◆ Task requirements:
If a line in the entries contains the word "gates", list it.

[Stored items from a collection]
+ + + + + + +
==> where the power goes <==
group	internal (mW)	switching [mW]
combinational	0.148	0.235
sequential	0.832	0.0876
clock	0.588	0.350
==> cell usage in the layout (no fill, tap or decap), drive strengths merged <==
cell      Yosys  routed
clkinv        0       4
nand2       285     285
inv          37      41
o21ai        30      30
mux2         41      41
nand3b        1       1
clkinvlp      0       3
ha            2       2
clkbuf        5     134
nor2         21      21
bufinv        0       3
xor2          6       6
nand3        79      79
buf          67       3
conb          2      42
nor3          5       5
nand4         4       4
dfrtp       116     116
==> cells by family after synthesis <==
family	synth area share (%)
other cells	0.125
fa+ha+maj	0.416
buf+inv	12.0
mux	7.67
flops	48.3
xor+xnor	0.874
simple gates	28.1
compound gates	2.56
+ + + + + + +
◆ Task response:
simple gates	28.1
compound gates	2.56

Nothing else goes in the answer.